-- Input material follows --

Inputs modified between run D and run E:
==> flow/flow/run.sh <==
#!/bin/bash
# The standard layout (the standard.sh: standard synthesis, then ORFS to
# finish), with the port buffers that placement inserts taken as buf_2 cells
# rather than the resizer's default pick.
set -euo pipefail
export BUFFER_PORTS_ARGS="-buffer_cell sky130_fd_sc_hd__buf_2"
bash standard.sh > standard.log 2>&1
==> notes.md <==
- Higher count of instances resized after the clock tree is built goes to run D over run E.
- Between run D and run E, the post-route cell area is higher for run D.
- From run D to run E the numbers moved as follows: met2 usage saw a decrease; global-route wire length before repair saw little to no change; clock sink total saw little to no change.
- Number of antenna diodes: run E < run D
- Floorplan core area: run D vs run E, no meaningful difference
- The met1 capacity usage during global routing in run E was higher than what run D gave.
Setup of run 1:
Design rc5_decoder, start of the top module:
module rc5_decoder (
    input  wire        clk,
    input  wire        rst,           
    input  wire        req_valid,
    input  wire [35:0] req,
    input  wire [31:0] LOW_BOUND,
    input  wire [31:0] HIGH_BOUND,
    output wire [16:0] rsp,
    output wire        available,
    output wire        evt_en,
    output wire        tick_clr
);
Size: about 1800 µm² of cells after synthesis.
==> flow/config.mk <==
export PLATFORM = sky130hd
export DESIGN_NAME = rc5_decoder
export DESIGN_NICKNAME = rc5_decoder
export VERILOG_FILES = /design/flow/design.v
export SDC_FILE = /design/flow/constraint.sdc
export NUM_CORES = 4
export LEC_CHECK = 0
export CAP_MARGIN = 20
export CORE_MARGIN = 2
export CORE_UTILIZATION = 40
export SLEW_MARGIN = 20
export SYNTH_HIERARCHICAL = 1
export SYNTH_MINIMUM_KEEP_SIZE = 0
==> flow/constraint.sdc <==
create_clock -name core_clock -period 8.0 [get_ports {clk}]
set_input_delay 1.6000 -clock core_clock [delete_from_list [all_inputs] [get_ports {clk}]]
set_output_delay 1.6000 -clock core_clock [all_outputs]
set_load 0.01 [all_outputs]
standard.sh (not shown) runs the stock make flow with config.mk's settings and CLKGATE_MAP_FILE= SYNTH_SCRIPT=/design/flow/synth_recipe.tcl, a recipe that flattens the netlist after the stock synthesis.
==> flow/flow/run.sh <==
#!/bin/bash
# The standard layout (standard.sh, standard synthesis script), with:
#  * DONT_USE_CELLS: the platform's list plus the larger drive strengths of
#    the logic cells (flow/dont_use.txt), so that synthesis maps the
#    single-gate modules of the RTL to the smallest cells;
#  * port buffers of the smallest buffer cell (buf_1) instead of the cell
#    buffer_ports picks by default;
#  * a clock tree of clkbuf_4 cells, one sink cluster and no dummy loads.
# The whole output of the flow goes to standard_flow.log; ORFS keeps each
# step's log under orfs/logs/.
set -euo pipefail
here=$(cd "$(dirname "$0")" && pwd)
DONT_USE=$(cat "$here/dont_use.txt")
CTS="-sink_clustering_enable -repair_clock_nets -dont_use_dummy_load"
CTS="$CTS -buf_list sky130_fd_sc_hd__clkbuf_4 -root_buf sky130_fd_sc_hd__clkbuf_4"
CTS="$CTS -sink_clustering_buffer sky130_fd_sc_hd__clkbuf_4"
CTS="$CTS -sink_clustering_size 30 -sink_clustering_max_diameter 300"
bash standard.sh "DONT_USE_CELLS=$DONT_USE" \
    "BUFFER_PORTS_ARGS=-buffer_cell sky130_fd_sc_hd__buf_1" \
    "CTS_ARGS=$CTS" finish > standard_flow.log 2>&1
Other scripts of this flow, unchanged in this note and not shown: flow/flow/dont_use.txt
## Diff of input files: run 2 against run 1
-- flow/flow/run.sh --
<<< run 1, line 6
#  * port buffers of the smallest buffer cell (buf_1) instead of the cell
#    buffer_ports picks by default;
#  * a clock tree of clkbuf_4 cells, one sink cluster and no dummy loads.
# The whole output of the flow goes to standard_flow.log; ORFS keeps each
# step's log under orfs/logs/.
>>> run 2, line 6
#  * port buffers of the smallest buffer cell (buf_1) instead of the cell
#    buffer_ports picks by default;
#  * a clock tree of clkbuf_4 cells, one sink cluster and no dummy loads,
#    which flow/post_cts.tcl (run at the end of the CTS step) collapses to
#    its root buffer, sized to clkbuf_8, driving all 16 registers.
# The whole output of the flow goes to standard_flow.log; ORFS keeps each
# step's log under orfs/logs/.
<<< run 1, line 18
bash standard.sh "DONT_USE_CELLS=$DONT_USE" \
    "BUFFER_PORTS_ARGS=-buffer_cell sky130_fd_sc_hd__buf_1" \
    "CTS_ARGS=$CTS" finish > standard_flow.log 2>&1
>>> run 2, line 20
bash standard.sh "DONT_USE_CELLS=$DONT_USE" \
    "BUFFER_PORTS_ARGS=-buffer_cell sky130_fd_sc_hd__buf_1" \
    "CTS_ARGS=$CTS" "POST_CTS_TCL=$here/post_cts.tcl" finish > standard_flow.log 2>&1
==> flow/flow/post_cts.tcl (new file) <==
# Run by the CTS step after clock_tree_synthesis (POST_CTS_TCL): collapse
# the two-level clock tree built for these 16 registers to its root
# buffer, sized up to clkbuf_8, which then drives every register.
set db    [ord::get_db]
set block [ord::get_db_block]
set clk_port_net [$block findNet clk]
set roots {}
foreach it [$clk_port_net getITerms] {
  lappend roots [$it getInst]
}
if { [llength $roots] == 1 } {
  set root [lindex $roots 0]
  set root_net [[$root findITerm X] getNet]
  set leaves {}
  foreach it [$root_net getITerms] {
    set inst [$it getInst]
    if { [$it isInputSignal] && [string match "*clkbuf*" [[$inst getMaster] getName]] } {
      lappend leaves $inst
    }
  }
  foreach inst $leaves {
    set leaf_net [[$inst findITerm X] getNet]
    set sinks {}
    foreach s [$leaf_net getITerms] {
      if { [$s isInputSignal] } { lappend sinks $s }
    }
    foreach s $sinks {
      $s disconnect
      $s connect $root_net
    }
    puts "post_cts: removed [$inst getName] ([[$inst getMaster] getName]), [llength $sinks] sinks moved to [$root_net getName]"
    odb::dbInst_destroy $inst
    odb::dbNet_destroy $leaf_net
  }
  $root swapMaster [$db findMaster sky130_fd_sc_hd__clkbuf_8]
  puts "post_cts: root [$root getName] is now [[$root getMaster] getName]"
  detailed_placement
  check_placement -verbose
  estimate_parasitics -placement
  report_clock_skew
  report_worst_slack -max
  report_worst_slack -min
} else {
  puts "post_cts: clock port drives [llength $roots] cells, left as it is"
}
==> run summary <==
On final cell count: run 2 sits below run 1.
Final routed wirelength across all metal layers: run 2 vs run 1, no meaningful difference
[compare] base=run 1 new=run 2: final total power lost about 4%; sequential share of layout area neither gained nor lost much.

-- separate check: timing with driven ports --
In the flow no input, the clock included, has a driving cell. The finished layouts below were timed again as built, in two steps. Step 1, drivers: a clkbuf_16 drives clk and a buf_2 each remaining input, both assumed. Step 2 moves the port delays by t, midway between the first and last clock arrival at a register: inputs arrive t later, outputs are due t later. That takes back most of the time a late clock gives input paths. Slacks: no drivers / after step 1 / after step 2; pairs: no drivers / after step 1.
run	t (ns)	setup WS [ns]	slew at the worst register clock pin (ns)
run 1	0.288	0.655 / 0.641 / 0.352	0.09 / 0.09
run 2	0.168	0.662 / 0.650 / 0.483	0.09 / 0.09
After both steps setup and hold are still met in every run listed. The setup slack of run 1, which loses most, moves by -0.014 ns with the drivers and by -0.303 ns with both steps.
Context: an optimization exercise on an open-source flow, tuned for small area, a short achievable clock period and few clock cycles per item. The choices shown serve that exercise and are no tape-out recipe.
Only simulation tests tie the RTL to the original design; equivalence was not proved.
Power and IR drop assume default switching activity.

== the reference run ==
Design meshcode_enc, start of the top module:
module meshcode_enc (
    input  wire         clk,
    input  wire         rst,
    input  wire         in_valid,
    output wire         in_ready,
    input  wire [63:0]  in_lat,
    input  wire [63:0]  in_long,
    input  wire [2:0]   in_level,
    output wire         out_valid,
    input  wire         out_ready,
    output wire [2:0]   out_err,
    output wire [63:0]  out_place,
    output wire [3:0]   out_len,
    output wire [103:0] out_mesh
);
    reg v1, v2, vo, vs;
    reg rdy, ovq;                        
    wire go  = ~vs;                      
    wire oen = ~vo | out_ready;          
    assign in_ready  = rdy;
    assign out_valid = ovq;
    reg vo_n, vs_n;
    always @(*) begin
        vo_n = vo;
        vs_n = vs;
        if (vs) begin
            if (oen) begin
                vo_n = 1'b1;
                vs_n = 1'b0;
            end
        end else begin
            if (oen) vo_n = v2;
            else     vs_n = v2;
        end
    end
    always @(posedge clk) begin
        if (rst) begin
            v1  <= 1'b0;
            v2  <= 1'b0;
            vo  <= 1'b0;
            vs  <= 1'b0;
  ...
Size in the first run: ~310 I/O pins, roughly 0.042 mm² of cells after synthesis.
export LEC_CHECK = 0
export CAP_MARGIN = 20
export CORE_MARGIN = 2
export CORE_UTILIZATION = 55
export CTS_CLUSTER_DIAMETER = 80
export CTS_CLUSTER_SIZE = 30
export PLACE_DENSITY = 0.65
export SLEW_MARGIN = 20
create_clock -name core_clock -period 20.0 [get_ports {clk}]
standard.sh (not shown) runs the stock make flow with config.mk's settings and CLKGATE_MAP_FILE= SYNTH_SCRIPT=/design/flow/synth_recipe.tcl, a recipe that flattens the netlist after the stock synthesis.
==> flow/flow/run.sh <==
#!/bin/bash
set -euo pipefail
bash standard.sh \
  "BUFFER_PORTS_ARGS=-buffer_cell sky130_fd_sc_hd__buf_1" \
  "SETUP_SLACK_MARGIN=14.7" \
  finish > flow_make.log 2>&1
Testbench counts of the reference run, summed over its fixed seeds: cycles 24,024, items 24,000.
The inputs of the trial run differ from those of the reference run as listed below.
- CTS_CLUSTER_SIZE: 30 -> unset
- CTS_CLUSTER_DIAMETER: 80 -> unset
==> comparison <==
- In the trial run the setup slack of the critical path after layout turned out 37 ps higher than in the reference run.
- Diff the reference run -> the trial run | final-stage net count | up slightly
- Delta (the trial run minus the reference run): first-pass GRT wire length saw an increase, cell area after placement has remained practically unchanged, layout overhead on the synthesized area has increased, initial antenna violation count rose by 1.
- Against the reference run, the final cell area of the trial run is higher.
- Min worst hold margin across the reference run and the trial run: the trial run
- In the reports for the reference run and the trial run, the smaller clock network area share belongs to the reference run.

========
Setup of build 39:
meshcode_enc again, from the RTL that the note above started with.
==> flow/config.mk <==
export PLATFORM = sky130hd
export DESIGN_NAME = meshcode_enc
export DESIGN_NICKNAME = meshcode_enc
export VERILOG_FILES = /design/flow/design.v
export SDC_FILE = /design/flow/constraint.sdc
export NUM_CORES = 4
export LEC_CHECK = 0
export CAP_MARGIN = 20
export CORE_MARGIN = 2
export CORE_UTILIZATION = 30
export PLACE_DENSITY = 0.5
export SLEW_MARGIN = 20
==> flow/constraint.sdc <==
create_clock -name core_clock -period 20.0 [get_ports {clk}]
set_input_delay 4.0000 -clock core_clock [delete_from_list [all_inputs] [get_ports {clk}]]
set_output_delay 4.0000 -clock core_clock [all_outputs]
set_load 0.01 [all_outputs]
Scripts as last shown in full above: flow/flow/run.sh
Build 39 went all the way through the flow, and no timing, DRC or antenna check failed.
Testbench counts of build 39, summed over its fixed seeds: cycles 24,024, items 24,000.
#### Input delta (build 70 over build 39)
Settings: CTS_CLUSTER_SIZE now 30, previously not set; CTS_CLUSTER_DIAMETER now 80, previously not set.
==> flow/flow/run.sh <==
#!/bin/bash
set -euo pipefail
bash standard.sh \
  "BUFFER_PORTS_ARGS=-buffer_cell sky130_fd_sc_hd__buf_1" \
  "SETUP_SLACK_MARGIN=14.8" \
  finish > flow_make.log 2>&1
==> run notes <==
- | via count | build 70 vs build 39 | ≈ equal |
- Diff build 39 -> build 70: area used by multi-input combinational logic increased about 0.65%; total of cells resized after clock tree synthesis increased 19; share of the clock period used by the worst path after layout essentially unchanged.
- On overall routed net length, build 39 and build 70 are basically level.
- In terms of final weighted congestion of routability-driven global placement, build 70 and build 39 differ only marginally.
- Worst setup path startpoint: ro[10] -> build 39, ro[49] -> build 70
- The higher overall power after layout came out of build 39.
- Against build 39, build 70 comes in 0.19 points higher on sequential share of layout area.
- Going from build 39 to build 70, the first-pass iteration count of the detailed router was found to have gone down by 2.
diff inputs: build 70 => build 97
Settings: CTS_CLUSTER_DIAMETER: 80 -> unset; CTS_CLUSTER_SIZE: 30 -> unset.
==> flow/flow/run.sh <==
#!/bin/bash
set -euo pipefail
bash standard.sh \
  "BUFFER_PORTS_ARGS=-buffer_cell sky130_fd_sc_hd__buf_1" \
  "SETUP_SLACK_MARGIN=14.7" \
  "CTS_ARGS=-sink_clustering_enable -repair_clock_nets -dont_use_dummy_load -sink_clustering_size 30 -sink_clustering_max_diameter 80" \
  finish > flow_make.log 2>&1
Findings:
Build 97 ran to completion and came out clean on the timing, design-rule and antenna checks. Compared with build 70, in build 97 worst-case headroom to the max-slew limit fell by 0.44 points; multi-input gate share of total cell area rose by 0.79 points; count of clock-buffer cells in the layout fell by about 7%. On setup slack after layout, build 97 does better than build 70. Build 97 ends up with a arrival time at the worst endpoint that is 0.02 ns lower than in build 70. Looking only at iteration-0 DRC count of the detailed router, and setting everything else aside, the higher value of build 70 and build 97 goes to build 70. Taking build 97 as 1.0, build 70 lands at 0.891 on wire length on met3. Summary of build 97 over build 70: met1 routed wirelength after detailed routing decreased about 1%; total power now smaller.
--- input diff build 97..build 28 ---
Settings: setting CTS_CLUSTER_SIZE to 30 for the first time; setting CTS_CLUSTER_DIAMETER to 80 for the first time.
==> flow/flow/run.sh <==
#!/bin/bash
set -euo pipefail
bash standard.sh \
  "BUFFER_PORTS_ARGS=-buffer_cell sky130_fd_sc_hd__buf_1" \
  "SETUP_SLACK_MARGIN=14.5" \
  finish > flow_make.log 2>&1
- Final critical path time including I/O delays and setup (lower): build 97
- In build 28 the power in the clock group turned out about 30% higher than in build 97.
- Max post-route clock period utilization across build 97 and build 28: build 28
- For the clock latency of the later-clocked register in the worst-skew pair, build 28 came in 0.02 ns higher than build 97 did.
- The area of all placed cells without fillers on build 28 is in line with that on build 97.
- In the route summary, build 28 ends up with a via count below that of build 97.

========
run A:
meshcode_enc again, from the RTL that the note above started with.
clock: 20.0 ns
lec_check: 0
cap_margin: 20
core_margin: 2
core_utilization: 30
cts_cluster_diameter: 80
cts_cluster_size: 30
place_density: 0.5
slew_margin: 20
==> flow/flow/run.sh <==
#!/bin/bash
set -euo pipefail
bash standard.sh \
  "BUFFER_PORTS_ARGS=-buffer_cell sky130_fd_sc_hd__buf_1" \
  "SETUP_SLACK_MARGIN=15" \
  finish > flow_make.log 2>&1
Testbench counts of run A, summed over its fixed seeds: cycles 24,024, items 24,000.
Relative to run A, the following input files were edited for run B:
Settings: removing CTS_CLUSTER_SIZE (formerly 30); removing CTS_CLUSTER_DIAMETER (formerly 80).
==> flow/run.sh (new file) <==
#!/bin/bash
# synth_recipe.tcl (not shown) runs the flow's synth.tcl, then flattens the netlist and writes it again
# the make line also repeats each setting of config.mk as NAME=value (left out here)
make -C /OpenROAD-flow-scripts/flow DESIGN_CONFIG=/design/flow/config.mk WORK_HOME=/design/flow/orfs CLKGATE_MAP_FILE= SYNTH_SCRIPT=/design/flow/synth_recipe.tcl finish
removed: flow/flow/run.sh
removed: flow/standard.sh
Findings:
- Count of cells resized by post-cts repair on run B is down relative to run A.
- [compare] base=run A new=run B: non-clock buffer count fell by 47%; register share of the cell area rose by 0.42 points.
- Run B — via count about 3.5% lower, run A as reference
- Changes observed in run B relative to run A: final standard cell area without fillers shows a reduction of about 1.6%, worst voltage drop across the vdd grid rose 31%, slack of the worst reg-to-reg path dropped 0.61 ns, first-pass GRT wire length saw a decrease, worst relative slew slack has increased.
- When run B is set beside run A, its number of gates on the worst path with buffers counted turns out to be 14 larger.
- Sort run A and run B by wire length asc -> top: run B
--- input diff run B..run C ---
Settings: PLACE_DENSITY changed from 0.5 to 0.65; CORE_UTILIZATION changed from 30 to 55.
==> flow/flow/run.sh (new file) <==
#!/bin/bash
set -euo pipefail
bash standard.sh \
  "BUFFER_PORTS_ARGS=-buffer_cell sky130_fd_sc_hd__buf_1" \
  "SETUP_SLACK_MARGIN=14.7" \
  "CTS_ARGS=-sink_clustering_enable -repair_clock_nets -dont_use_dummy_load -sink_clustering_size 30 -sink_clustering_max_diameter 80" \
  finish > flow_make.log 2>&1
==> flow/standard.sh (new file) <==
#!/bin/bash
# synth_recipe.tcl (not shown) runs the flow's synth.tcl, then flattens the netlist and writes it again
# the make line also repeats each setting of config.mk as NAME=value (left out here)
make -C /OpenROAD-flow-scripts/flow DESIGN_CONFIG=/design/flow/config.mk WORK_HOME=/design/flow/orfs CLKGATE_MAP_FILE= SYNTH_SCRIPT=/design/flow/synth_recipe.tcl "${@:-finish}"
removed: flow/run.sh
[summary]
Diff run B -> run C | switching component of the power | down by more than 10%. From run B to run C the numbers moved as follows: layout clock buffer count went down, detailed-placement wirelength estimate now smaller. Inverter count came out exactly the same in run C and run B. Cmp run C vs run B: well-tap cell count lower in run C. Run C was carried through to the last stage, and its layout satisfied the timing, design-rule and antenna checks. Relative to run B, share of the clock period used by the worst path has gone down in run C. Per the comparison of run C with run B, sequential power closely matched the old numbers, upper clock frequency limit climbed 9.8%. Between run C and run B, it is run C whose minimum clock period is lower, by 0.52 ns. Looking at all-layer global routing usage, run C sits above run B.

-- afterwards: timing with drivers on the ports --
No port has a modelled driver above. Below, the same layouts with a new extraction and two added sets of constraints.
Step 1: set_driving_cell puts a clkbuf_16 on clk and a buf_2 on each other input, an assumption about the parent block.
Step 2 moves the port delays by t, midway between the first and last clock arrival at a register: inputs arrive t later, outputs are due t later. That takes back most of the time a late clock gives input paths.
Three values: ideal ports, drivers, drivers and shift; two values: the first two.
| run | shift t [ns] | setup WS [ns] | pins driven straight from the clock port |
|---|---|---|---|
| the reference run | 0.699 | 14.651 / 14.581 / 14.248 | 1 |
| the trial run | 0.681 | 14.688 / 14.621 / 14.226 | 1 |
| build 39 | 0.736 | 14.686 / 14.615 / 14.164 | 1 |
| build 70 | 0.684 | 14.715 / 14.646 / 14.376 | 1 |
| build 97 | 0.653 | 14.740 / 14.670 / 14.341 | 1 |
| build 28 | 0.709 | 14.614 / 14.539 / 14.182 | 1 |
| run A | 0.689 | 14.718 / 14.643 / 14.515 | 1 |
| run B | 0.742 | 14.143 / 14.143 / 13.731 | 1 |
| run C | 0.682 | 14.665 / 14.597 / 14.240 | 1 |
After both steps setup and hold are still met in every run listed. The setup slack of build 39, which loses most, moves by -0.071 ns with the drivers and by -0.522 ns with both steps.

-- Input material concluded --

§ **Task**
Print the lines above from the one with "set_input_delay 1.6000 -clock" through the one with "run 2, line 6", both included, exactly as written and nothing more.

§ **Output of the exercise**
set_input_delay 1.6000 -clock core_clock [delete_from_list [all_inputs] [get_ports {clk}]]
set_output_delay 1.6000 -clock core_clock [all_outputs]
set_load 0.01 [all_outputs]
standard.sh (not shown) runs the stock make flow with config.mk's settings and CLKGATE_MAP_FILE= SYNTH_SCRIPT=/design/flow/synth_recipe.tcl, a recipe that flattens the netlist after the stock synthesis.
==> flow/flow/run.sh <==
#!/bin/bash
# The standard layout (standard.sh, standard synthesis script), with:
#  * DONT_USE_CELLS: the platform's list plus the larger drive strengths of
#    the logic cells (flow/dont_use.txt), so that synthesis maps the
#    single-gate modules of the RTL to the smallest cells;
#  * port buffers of the smallest buffer cell (buf_1) instead of the cell
#    buffer_ports picks by default;
#  * a clock tree of clkbuf_4 cells, one sink cluster and no dummy loads.
# The whole output of the flow goes to standard_flow.log; ORFS keeps each
# step's log under orfs/logs/.
set -euo pipefail
here=$(cd "$(dirname "$0")" && pwd)
DONT_USE=$(cat "$here/dont_use.txt")
CTS="-sink_clustering_enable -repair_clock_nets -dont_use_dummy_load"
CTS="$CTS -buf_list sky130_fd_sc_hd__clkbuf_4 -root_buf sky130_fd_sc_hd__clkbuf_4"
CTS="$CTS -sink_clustering_buffer sky130_fd_sc_hd__clkbuf_4"
CTS="$CTS -sink_clustering_size 30 -sink_clustering_max_diameter 300"
bash standard.sh "DONT_USE_CELLS=$DONT_USE" \
    "BUFFER_PORTS_ARGS=-buffer_cell sky130_fd_sc_hd__buf_1" \
    "CTS_ARGS=$CTS" finish > standard_flow.log 2>&1
Other scripts of this flow, unchanged in this note and not shown: flow/flow/dont_use.txt
## Diff of input files: run 2 against run 1
-- flow/flow/run.sh --
<<< run 1, line 6
#  * port buffers of the smallest buffer cell (buf_1) instead of the cell
#    buffer_ports picks by default;
#  * a clock tree of clkbuf_4 cells, one sink cluster and no dummy loads.
# The whole output of the flow goes to standard_flow.log; ORFS keeps each
# step's log under orfs/logs/.
>>> run 2, line 6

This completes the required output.